# Lacoste polo shirts - Made in Peru



## ASH (Feb 7, 2006)

Recently the Lacoste outlet in Seattle were having a super sale. Polo shirts were selling for $23 when they usually retail for $80+

Does anyone know if the quality is lower for those found in outlets (like RL or 346 BB). I was told that the product at outlets are the same as the retail shops? Does anyone know if this is a fact?

Also, is the quality the same for Lacoste made in France and those made in Peru?


----------



## nolan50410 (Dec 5, 2006)

I believe all Lacoste polos are now "Designed in France, Made in Peru", as the label states. It's generally good quality stuff, but you are paying a huge premium to put the little croc on your chest.


----------



## godan (Feb 10, 2010)

nolan50410 said:


> I believe all Lacoste polos are now "Designed in France, Made in Peru", as the label states. It's generally good quality stuff, but you are paying a huge premium to put the little croc on your chest.


Exactly true about the premium. However, Lacoste polos fit me perfectly, the quality is there and the croc is a less-awful logo than the pony.


----------



## Oldsarge (Feb 20, 2011)

And a plain pocket is even better!


----------



## cdavant (Aug 28, 2005)

I recall seeing stack after stack of them in Peru a few years ago--all you wanted for around $5. Knock-offs, seconds, over-runs--there was no way to tell, but every market had a gracious plenty at very low prices.


----------



## Taken Aback (Aug 3, 2009)

nolan50410 said:


> I believe all Lacoste polos are now "Designed in France, Made in Peru", as the label states.


Last I heard, Lacoste shirts sold in France were domestically manufactured while the rest of the world received the Peru-made variety. Perhaps that has finally changed as well, but I haven't seen anything conclusive about it.

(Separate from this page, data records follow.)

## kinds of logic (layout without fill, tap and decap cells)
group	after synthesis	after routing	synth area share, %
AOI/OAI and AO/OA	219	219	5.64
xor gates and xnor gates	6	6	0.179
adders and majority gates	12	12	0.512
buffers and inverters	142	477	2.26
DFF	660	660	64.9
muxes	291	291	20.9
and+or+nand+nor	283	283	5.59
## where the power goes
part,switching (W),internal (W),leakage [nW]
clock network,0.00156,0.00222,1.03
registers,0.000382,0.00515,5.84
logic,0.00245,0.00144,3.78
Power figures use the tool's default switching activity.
<file path="src/rtl/opmes_pkg.sv">
// ============================================================================
// opmes_pkg
// Shared constants for the ORAM position map and eviction scheduler.
// ============================================================================
package opmes_pkg;

    // Fixed field widths
    localparam int ADDR_W = 12;
    localparam int CFG_W  = 8;
    localparam int CNT_W  = 8;

    // Default tree shape
    localparam int LEVELS_DEFAULT     = 10;
    localparam int REAL_SLOTS_DEFAULT = 4;

    // Request codes
    localparam logic REQ_ACCESS = 1'b0;
    localparam logic REQ_LOAD   = 1'b1;

    // Eviction interval after reset
    localparam logic [CFG_W-1:0] INTERVAL_RESET = 8'd1;

endpackage

</file>
<file path="src/rtl/opmes_evict_sched.sv">
// ============================================================================
// opmes_evict_sched
// Access counter, eviction interval register and reverse-lexicographic
// eviction pointer.
// ============================================================================
module opmes_evict_sched #(
    parameter int LEVELS = opmes_pkg::LEVELS_DEFAULT
) (
    input  logic                         clk,
    input  logic                         rst_n,
    input  logic                         cfg_wr_en,
    input  logic [opmes_pkg::CFG_W-1:0]  cfg_wr_data,
    input  logic                         bump,
    output logic                         evict_due,
    output logic [LEVELS-1:0]            evict_leaf
);

    localparam int PTR_W = LEVELS - 1;

    logic [opmes_pkg::CFG_W-1:0] interval_reg;
    logic [opmes_pkg::CNT_W-1:0] counter_reg;
    logic [opmes_pkg::CNT_W-1:0] counter_next;
    logic [PTR_W-1:0]            pointer_reg;
    logic [PTR_W-1:0]            pointer_next;
    logic [opmes_pkg::CNT_W:0]   count_inc;
    logic [PTR_W-1:0]            pointer_rev;

    // Wrap when the incremented count reaches the interval
    assign count_inc = {1'b0, counter_reg} + {{opmes_pkg::CNT_W{1'b0}}, 1'b1};
    assign evict_due = bump && (count_inc >= {1'b0, interval_reg});

    always_comb
    begin
        counter_next = counter_reg;
        pointer_next = pointer_reg;
        if (bump)
        begin
            if (evict_due)
            begin
                counter_next = '0;
                pointer_next = pointer_reg + {{(PTR_W-1){1'b0}}, 1'b1};
            end
            else
            begin
                counter_next = count_inc[opmes_pkg::CNT_W-1:0];
            end
        end
    end

    // Descend from the root LSB first: leaf = first leaf + bit-reversed pointer
    always_comb
    begin
        for (int i = 0; i < PTR_W; i++)
        begin
            pointer_rev[i] = pointer_reg[PTR_W-1-i];
        end
    end

    assign evict_leaf = {1'b0, pointer_rev} + {1'b0, {PTR_W{1'b1}}};

    // Hold interval, counter and pointer
    always_ff @(posedge clk or negedge rst_n)
    begin
        if (!rst_n)
        begin
            interval_reg <= opmes_pkg::INTERVAL_RESET;
            counter_reg  <= '0;
            pointer_reg  <= '0;
        end
        else
        begin
            if (cfg_wr_en)
            begin
                interval_reg <= cfg_wr_data;
            end
            counter_reg <= counter_next;
            pointer_reg <= pointer_next;
        end
    end

endmodule

</file>
<file path="config.mk">
export PLATFORM = sky130hd
export DESIGN_NAME = opmes_evict_sched
export DESIGN_NICKNAME = d
export VERILOG_FILES = /design/src/rtl/opmes_pkg.sv /design/src/rtl/opmes_evict_sched.sv
export SDC_FILE = /design/constraint.sdc
export NUM_CORES = 1
export LEC_CHECK = 0
export BUFFER_PORTS_ARGS = -buffer_cell sky130_fd_sc_hd__buf_4
export CORE_ASPECT_RATIO = 1.5
export CORE_MARGIN = 2
export CORE_UTILIZATION = 60
export CTS_CLUSTER_SIZE = 30
export DETAILED_ROUTE_END_ITERATION = 10
export PLACE_DENSITY = 0.84
export SLEW_MARGIN = 20
export SYNTH_ARGS = -nofsm -noshare
export SYNTH_HDL_FRONTEND = slang
export SYNTH_SLANG_ARGS = --single-unit
</file>
<file path="constraint.sdc">
create_clock -name clk -period 7.5 [get_ports clk]
set_clock_uncertainty 0.15 [all_clocks]
set_input_delay 0.75 -clock clk [delete_from_list [all_inputs] [get_ports clk]]
set_output_delay 0.75 -clock clk [all_outputs]
set_load 0.005 [all_outputs]
</file>
==> flow_metrics.env <==
export IMPL_status="finished clean"
export IMPL_cts_root_buffer="clkbuf_4"
export IMPL_worst_path_stages=12
export IMPL_synth_top_area_share_pct=39.8
export IMPL_synth_edf_count=0
export IMPL_netlist_area_sq_mm=0.00151
export IMPL_worstPathArrival_ns=3.26
export IMPL_synth_seq_area_share_pct=41.5
export IMPL_port_buffers=22
export IMPL_whs_ns=0.154
export IMPL_synth_ff_type="dfrtp_1"
export IMPL_synth_fp_nets=189
export IMPL_syn_to_final_growth_pct=12.9
export IMPL_grt_pass1_vias=1275
export IMPL_start_util_pct=62.3
export IMPL_die_x_um=44.9
export IMPL_postCtsHoldBufs=0
export IMPL_fin_crit_ns=4.16
export IMPL_hold_viol=0
export IMPL_clk_pin_slew_ns=0.13
export IMPL_p_per_area_mw_per_mm2=252
export IMPL_report_final_slew_viol_count=0
export IMPL_ys_types=33
export IMPL_track_usage_pct=23.5
export IMPL_syn_avg_cell_area_sq_um=9.15
export IMPL_dp_cells=206
export IMPL_largest_reg_flops=9
export IMPL_drt_wl_total_mm=2.92
export IMPL_cp_top_family="compound AO/OA/AOI/OAI gates"
export IMPL_grt_pass1_wl_mm=5.22
export IMPL_worstPathCellList="ha_1, nand2_1, or3_1, nand2_1, ha_1, o21ai_0, nor2_1, a221o_1, a41o_1, nand2_1, inv_1, buf_4"
export IMPL_yosysMostFrequentCell="dfrtp_1"
export IMPL_layout_cells_non_filler=210
export IMPL_cts_buffer_depth=2
export IMPL_place_gp_congestion=0.757
export IMPL_r2r_start="counter_reg[0]"
export IMPL_cp_slowest_cell="dfrtp_1"
export IMPL_startpoint="counter_reg[0]"
export IMPL_wl_per_cell_um=13.9
export IMPL_stdcell_area_sq_mm=0.00170
export IMPL_cts_max_level=1
export IMPL_r2r_end="pointer_reg[1]"
export IMPL_drt_iter0_markers=22
export IMPL_crit_fanout=11
export IMPL_cts_buffers=3
export IMPL_setup_viol=0
export IMPL_worstSetupEndpointType="primary output"
export IMPL_fmax_mhz=241
export IMPL_hold_class="in -> async"
export IMPL_dp_hpwl_mm=2.26
export IMPL_rsz0062_at_grt="false"
export IMPL_dieHeight_um=65.4
export IMPL_grt_max_degree=26
export IMPL_avgViaCountPerCell=5.71
export IMPL_cp_start_kind="register"
export IMPL_syn_inst=165
export IMPL_coreArea_sq_mm=0.00242
export IMPL_cts_setup_buffers=0
export IMPL_clock_latency_ns=0.32
export IMPL_fin_setup_tns_ns=0
export IMPL_synthTopCellsByCount="24 x dfrtp_1, 23 x nand2_1, 17 x inv_1, 13 x xnor2_1, 12 x ha_1"
export IMPL_drc_errors=0
export IMPL_diodes=0
export IMPL_cts_tree="done"
export IMPL_via_count=1199
export IMPL_antenna_found_initial=0
export IMPL_die_area_sq_mm=0.00294
export IMPL_synthArstFlopShare_pct=100
export IMPL_drtPass1Iterations=4
export IMPL_worst_path_most_repeated_cell="nand2_1"
export IMPL_boundaryPins=23
export IMPL_ys_seq_elements=25
export IMPL_worstPathRequired_ns=6.60
export IMPL_ff2ff_path_depth=11
export IMPL_slew_limit_headroom_pct=70.4
export IMPL_worst_pin_slew_ns=0.440
export IMPL_crit_end="evict_due"
export IMPL_synth_top_area_cell="dfrtp_1"
export IMPL_place_area_sq_mm=0.00168
export IMPL_grt_overflow_total=0
export IMPL_crit_type="reg -> out"
export IMPL_slowest_delay_ns=0.44
export IMPL_num_nets_final=211
export IMPL_yosys_warnings=0
export IMPL_r2r_slack_ns=4.16
export IMPL_std_cell_rows=22
export IMPL_cp_buffers_inverters=2
export IMPL_power_leakage_uw=0.000852
export IMPL_cap_violations=0
export IMPL_synth_area_leaders="dfrtp_1 40%, ha_1 10%, xnor2_1 7.5%, nand2_1 5.7%, inv_1 4.2%"
export IMPL_ir_worst_vdd_mv=0.184
export IMPL_cts_sinks=25
export IMPL_drive_above_1_share_pct=15.6
export IMPL_detail_route_antenna_nets=0
export IMPL_cts_resized=0
export IMPL_fin_crit_sh_pct=55.4
[through the flow]
step	util (%)	total power, uW	setup slack (ns)
4_1_cts	70.4	433	3.40
6_report	70.4	429	3.34
3_3_place_gp	69.3	363	3.91
2_1_floorplan	-	318	4.26
3_5_place_dp	69.3	373	3.78
5_1_grt	70.4	468	3.04
[layout by cell type, fill, tap and decap left out, drive strengths merged, types with 2 or more instances in the layout]
master	netlist	final
nand3	10	10
nand4	3	3
nand2	23	23
dfrtp	24	24
ha	12	12
nor2	9	9
xnor2	13	13
inv	17	17
buf	1	22
o2bb2ai	2	2
and3	3	3
or3	2	2
nor3	4	4
o21ai	14	14
clkbuf	4	4
xor2	6	6
mux2	2	2
o22ai	3	3
[worst min path at each step]
stage / to / cells past startpoint / start / slack [ns]
2_1_floorplan: counter_reg[0] / 0 / rst_n / 0.30
3_3_place_gp: pointer_reg[7] / 1 / pointer_reg[7] / 0.37
3_5_place_dp: pointer_reg[7] / 1 / pointer_reg[7] / 0.37
4_1_cts: interval_reg[5] / 1 / rst_n / 0.16
5_1_grt: interval_reg[5] / 1 / rst_n / 0.16
6_report: interval_reg[7] / 1 / rst_n / 0.15
[worst reg2reg max path, stage by stage, from the launching register on]
cell and delay, ns:
dfrtp_1 0.44, ha_1 0.27, nand2_1 0.11, or3_1 0.34, nand2_1 0.09, ha_1 0.25, o21ai_0 0.25, nor2_1 0.12
a221o_1 0.36, a41o_1 0.35, nand2_1 0.18, mux2_1 0.33
[kinds of logic after synthesis]
| logic type | Yosys count | share of synthesized area (%) |
|---|---|---|
| xor gates and xnor gates | 19 | 11.0 |
| AOI/OAI and AO/OA | 26 | 11.8 |
| and+or+nand+nor | 58 | 17.6 |
| buffers and inverters | 22 | 5.97 |
| adders and majority gates | 12 | 9.95 |
| DFF | 25 | 41.5 |
| muxes | 3 | 2.16 |
[final cells by class]
type                    instances  area (sq um)
inverters                      17          63.8
flip-flops and latches         25           627
repair buffers                 22           165
clock buffers                   4          26.3
well taps                      24          30.0
fillers                       214           718
multi-input cells             118           792
[routing by layer]
layer / GRT usage [%] / wire length, um / up-vias
li1: - / - / 604
met1: 24.4 / 1140 / 551
met2: 43.6 / 1540 / 32
met3: 2.75 / 130 / 12
met4: 12.1 / 104 / 0
met5: 0 / 0 / -
[where the power goes]
group | internal [uW] | total, uW | switching, uW | leakage, uW
clock network | 20.8 | 59.7 | 38.9 | 0.0000150
registers | 162 | 196 | 34.7 | 0.000316
logic | 81.8 | 173 | 91.4 | 0.000521
total | 264 | 429 | 165 | 0.000852
(Power assumes the default switching activity.)
==> config.mk <==
export PLATFORM = sky130hd
export DESIGN_NAME = json_string_escaper_top_flat
export DESIGN_NICKNAME = d
export VERILOG_FILES = /design/src/rtl/jse_pkg.sv /design/src/rtl/jse_in_if.sv /design/src/rtl/jse_out_if.sv /design/src/rtl/jse_encoder.sv /design/src/rtl/json_string_escaper_top.sv /design/src/flat_wrapper.sv
export SDC_FILE = /design/constraint.sdc
export NUM_CORES = 1
export LEC_CHECK = 0
export BUFFER_PORTS_ARGS = -buffer_cell sky130_fd_sc_hd__buf_2
export CAP_MARGIN = 25
export CORE_UTILIZATION = 30
export CTS_BUF_LIST = sky130_fd_sc_hd__clkbuf_8 sky130_fd_sc_hd__clkbuf_16
export DETAILED_ROUTE_END_ITERATION = 6
export GPL_TIMING_DRIVEN = 0
export PLACE_DENSITY_LB_ADDON = 0.15
export SLEW_MARGIN = 5
export SYNTH_ARGS = -nofsm -noshare
export SYNTH_HDL_FRONTEND = slang
export SYNTH_HIERARCHICAL = 1
export SYNTH_SLANG_ARGS = --single-unit
==> constraint.sdc <==
create_clock -name clk_i -period 2.4 [get_ports clk_i]
set_input_delay 0 -clock clk_i [delete_from_list [all_inputs] [get_ports clk_i]]
set_output_delay 0 -clock clk_i [all_outputs]
set_load 0.01 [all_outputs]
==> src/rtl/jse_pkg.sv <==
// Package for the JSON string escaper: byte codes, item type, lookup functions.
`default_nettype none

package jse_pkg;

  // Largest run of bytes one code unit can produce: quote, six escape bytes, quote
  localparam int unsigned MaxBytes = 8;
  localparam int unsigned IdxW     = $clog2(MaxBytes);
  localparam int unsigned CntW     = $clog2(MaxBytes + 1);

  // ASCII codes used by the escaper
  localparam logic [7:0] ChQuote     = 8'h22;
  localparam logic [7:0] ChBackslash = 8'h5c;
  localparam logic [7:0] ChLowerU    = 8'h75;

  // Printable range bounds and control-letter range
  localparam logic [15:0] PrintLow  = 16'd31;
  localparam logic [15:0] PrintHigh = 16'd127;
  localparam logic [15:0] CtlLow    = 16'd7;
  localparam logic [15:0] CtlHigh   = 16'd13;

  // One expanded item: its bytes in order and how many are valid
  typedef struct packed {
    logic [MaxBytes-1:0][7:0] bytes;
    logic [CntW-1:0]          count;
  } jse_item_t;

  // Lowercase hex digit for a nibble
  function automatic logic [7:0] hex_digit(input logic [3:0] nib);
    logic [7:0] res;
    if (nib < 4'd10) begin
      res = 8'h30 + {4'h0, nib};
    end else begin
      res = 8'h57 + {4'h0, nib};
    end
    return res;
  endfunction

  // Escape letter for control codes 7 to 13
  function automatic logic [7:0] ctl_letter(input logic [3:0] code);
    logic [7:0] res;
    unique case (code)
      4'd7:    res = 8'h61; // a
      4'd8:    res = 8'h62; // b
      4'd9:    res = 8'h74; // t
      4'd10:   res = 8'h6e; // n
      4'd11:   res = 8'h76; // v
      4'd12:   res = 8'h66; // f
      4'd13:   res = 8'h72; // r
      default: res = 8'h3f;
    endcase
    return res;
  endfunction

endpackage

`default_nettype wire

==> src/rtl/jse_in_if.sv <==
// Input channel: one UTF-16 code unit with framing flags.
`default_nettype none

interface jse_in_if;
  logic        valid;
  logic        ready;
  logic [15:0] code_unit;
  logic        is_first;
  logic        is_last;
  logic        no_char;

  modport source (output valid, output code_unit, output is_first, output is_last,
                  output no_char, input ready);
  modport sink (input valid, input code_unit, input is_first, input is_last,
                input no_char, output ready);
endinterface

`default_nettype wire

==> src/rtl/jse_out_if.sv <==
// Output channel: one byte of the escaped string per transfer.
`default_nettype none

interface jse_out_if;
  logic       valid;
  logic       ready;
  logic [7:0] out_byte;
  logic       run_end;

  modport source (output valid, output out_byte, output run_end, input ready);
  modport sink (input valid, input out_byte, input run_end, output ready);
endinterface

`default_nettype wire

==> src/rtl/jse_encoder.sv <==
// Expands one code unit and its framing flags into the full run of output bytes.
`default_nettype none

module jse_encoder
  import jse_pkg::*;
(
  input  logic [15:0] code_unit_i,
  input  logic        is_first_i,
  input  logic        is_last_i,
  input  logic        no_char_i,
  output jse_item_t   item_o
);

  logic [MaxBytes-1:0][7:0] ch;
  logic [IdxW-1:0]          ch_n;
  logic [CntW-1:0]          j;

  // Encode the character itself
  always_comb begin
    ch   = '0;
    ch_n = '0;
    if (!no_char_i) begin
      priority if (code_unit_i > PrintLow && code_unit_i < PrintHigh) begin
        if (code_unit_i[7:0] == ChBackslash || code_unit_i[7:0] == ChQuote) begin
          ch[0] = ChBackslash;
          ch[1] = code_unit_i[7:0];
          ch_n  = IdxW'(2);
        end else begin
          ch[0] = code_unit_i[7:0];
          ch_n  = IdxW'(1);
        end
      end else if (code_unit_i >= CtlLow && code_unit_i <= CtlHigh) begin
        ch[0] = ChBackslash;
        ch[1] = ctl_letter(code_unit_i[3:0]);
        ch_n  = IdxW'(2);
      end else begin
        ch[0] = ChBackslash;
        ch[1] = ChLowerU;
        ch[2] = hex_digit(code_unit_i[15:12]);
        ch[3] = hex_digit(code_unit_i[11:8]);
        ch[4] = hex_digit(code_unit_i[7:4]);
        ch[5] = hex_digit(code_unit_i[3:0]);
        ch_n  = IdxW'(6);
      end
    end
  end

  // Place opening quote, character bytes and closing quote
  always_comb begin
    j = '0;
    for (int k = 0; k < MaxBytes; k++) begin
      j = CntW'(k) - CntW'(is_first_i);
      if (is_first_i && k == 0) begin
        item_o.bytes[k] = ChQuote;
      end else if (j < CntW'(ch_n)) begin
        item_o.bytes[k] = ch[j[IdxW-1:0]];
      end else begin
        item_o.bytes[k] = ChQuote;
      end
    end
    item_o.count = CntW'(is_first_i) + CntW'(ch_n) + CntW'(is_last_i);
  end

endmodule

`default_nettype wire

==> src/rtl/json_string_escaper_top.sv <==
// Top level of the JSON string escaper: item register, byte serializer, output register.
//
//   channel | dir | payload                                   | handshake
//   in_i    | in  | code_unit[16] is_first is_last no_char    | valid/ready
//   out_o   | out | out_byte[8] run_end                       | valid/ready
//
// One byte leaves per cycle while the output is not stalled; an item yields 0 to 8 bytes
// (1 for plain ASCII, 6 for a \u escape), and the byte serializer sets the rate.
// A new item is taken in the cycle its predecessor's last byte enters the output
// register, so items follow back to back. An item that yields no bytes is taken but sends nothing.
// Reset clears the byte count and the output valid; no clearing pass is needed.
// A stalled output holds its byte; the serializer keeps the rest meanwhile.
`default_nettype none

module json_string_escaper_top
  import jse_pkg::*;
(
  input  logic          clk_i,
  input  logic          rst_ni,
  jse_in_if.sink        in_i,
  jse_out_if.source     out_o
);

  jse_item_t                enc_item;
  logic [MaxBytes-1:0][7:0] buf_q;
  logic [CntW-1:0]          rem_q;
  logic [IdxW-1:0]          idx_q;
  logic                     out_valid_q;
  logic [7:0]               out_byte_q;
  logic                     run_end_q;
  logic                     out_load;
  logic                     in_xfer;

  jse_encoder u_encoder (
    .code_unit_i (in_i.code_unit),
    .is_first_i  (in_i.is_first),
    .is_last_i   (in_i.is_last),
    .no_char_i   (in_i.no_char),
    .item_o      (enc_item)
  );

  // Move a byte into the output register when it is empty or being drained
  assign out_load   = (rem_q != '0) && (!out_valid_q || out_o.ready);
  assign in_i.ready = (rem_q == '0) || (rem_q == CntW'(1) && out_load);
  assign in_xfer    = in_i.valid && in_i.ready;

  // Serializer control: load a new run or advance through the current one
  always_ff @(posedge clk_i or negedge rst_ni) begin
    if (!rst_ni) begin
      rem_q <= '0;
      idx_q <= '0;
    end else if (in_xfer) begin
      rem_q <= enc_item.count;
      idx_q <= '0;
    end else if (out_load) begin
      rem_q <= rem_q - CntW'(1);
      idx_q <= idx_q + IdxW'(1);
    end
  end

  // Hold the expanded bytes of the current item
  always_ff @(posedge clk_i) begin
    if (in_xfer) begin
      buf_q <= enc_item.bytes;
    end
  end

  // Output valid
  always_ff @(posedge clk_i or negedge rst_ni) begin
    if (!rst_ni) begin
      out_valid_q <= 1'b0;
    end else if (out_load) begin
      out_valid_q <= 1'b1;
    end else if (out_o.ready) begin
      out_valid_q <= 1'b0;
    end
  end

  // Output payload
  always_ff @(posedge clk_i) begin
    if (out_load) begin
      out_byte_q <= buf_q[idx_q];
      run_end_q  <= (rem_q == CntW'(1));
    end
  end

  assign out_o.valid    = out_valid_q;
  assign out_o.out_byte = out_byte_q;
  assign out_o.run_end  = run_end_q;

endmodule

`default_nettype wire

==> src/flat_wrapper.sv <==
// flat-port wrapper written by rule: the top's interface ports become plain ports
module json_string_escaper_top_flat import jse_pkg::*;
  (clk_i, rst_ni, in_i_valid, in_i_code_unit, in_i_is_first, in_i_is_last, in_i_no_char, in_i_ready, out_o_valid, out_o_out_byte, out_o_run_end, out_o_ready);
  jse_in_if in_i_i ();
  jse_out_if out_o_i ();
  input  logic clk_i;
  input  logic rst_ni;
  input wire logic [$bits(in_i_i.valid)-1:0] in_i_valid;
  input wire logic [$bits(in_i_i.code_unit)-1:0] in_i_code_unit;
  input wire logic [$bits(in_i_i.is_first)-1:0] in_i_is_first;
  input wire logic [$bits(in_i_i.is_last)-1:0] in_i_is_last;
  input wire logic [$bits(in_i_i.no_char)-1:0] in_i_no_char;
  output wire logic [$bits(in_i_i.ready)-1:0] in_i_ready;
  output wire logic [$bits(out_o_i.valid)-1:0] out_o_valid;
  output wire logic [$bits(out_o_i.out_byte)-1:0] out_o_out_byte;
  output wire logic [$bits(out_o_i.run_end)-1:0] out_o_run_end;
  input wire logic [$bits(out_o_i.ready)-1:0] out_o_ready;
  assign in_i_i.valid = in_i_valid;
  assign in_i_i.code_unit = in_i_code_unit;
  assign in_i_i.is_first = in_i_is_first;
  assign in_i_i.is_last = in_i_is_last;
  assign in_i_i.no_char = in_i_no_char;
  assign in_i_ready = in_i_i.ready;
  assign out_o_valid = out_o_i.valid;
  assign out_o_out_byte = out_o_i.out_byte;
  assign out_o_run_end = out_o_i.run_end;
  assign out_o_i.ready = out_o_ready;
  json_string_escaper_top u_core (.clk_i(clk_i), .rst_ni(rst_ni), .in_i(in_i_i), .out_o(out_o_i));
endmodule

Anyone heading to France anytime soon?


----------



## smmrfld (May 22, 2007)

Oldsarge said:


> And a plain pocket is even better!


Right...a polo shirt with a pocket sure looks great. Even better with a pocket protector.


----------



## sbdivemaster (Nov 13, 2011)

The market outside of France is labeled "Designed in France - Made in Peru" If you want the French made, search for "Chemise Lacoste". Loads of Lacoste on feeBay...

The real deal vintage Lacoste shirts have a different logo: If you look at the little 'gator closely, you'll see the lines in the body spell out "Lacoste".


----------



## ASH (Feb 7, 2006)

The only Lacoste's with 'Lacoste' spelled on the logo was for those I bought in India (authentic sold under license). But then they too did away with the writing and now its the standard logo.

Thanks


----------



## hsc89 (Oct 14, 2009)

I was in France last summer (2011) and the polos (at least the one or two I checked the label in - was curious myself) were, in fact, made in France. The name of the actual manufacturing company putting them together (also noted on label) escapes me at the moment but I believe all of the Lacoste polos sold in the EU are made by the same licensee if not in the same factory.


----------



## Taken Aback (Aug 3, 2009)

Thanks for the confirmation.


----------



## Canadian (Jan 17, 2008)

I have a pink oxford from Lacoste. It says, "Designed in France. Made in Romania". I was disappointed, but when it comes to outsourcing, at least it isn't "Designed in Romania, Made in North Korea".

Thomas


----------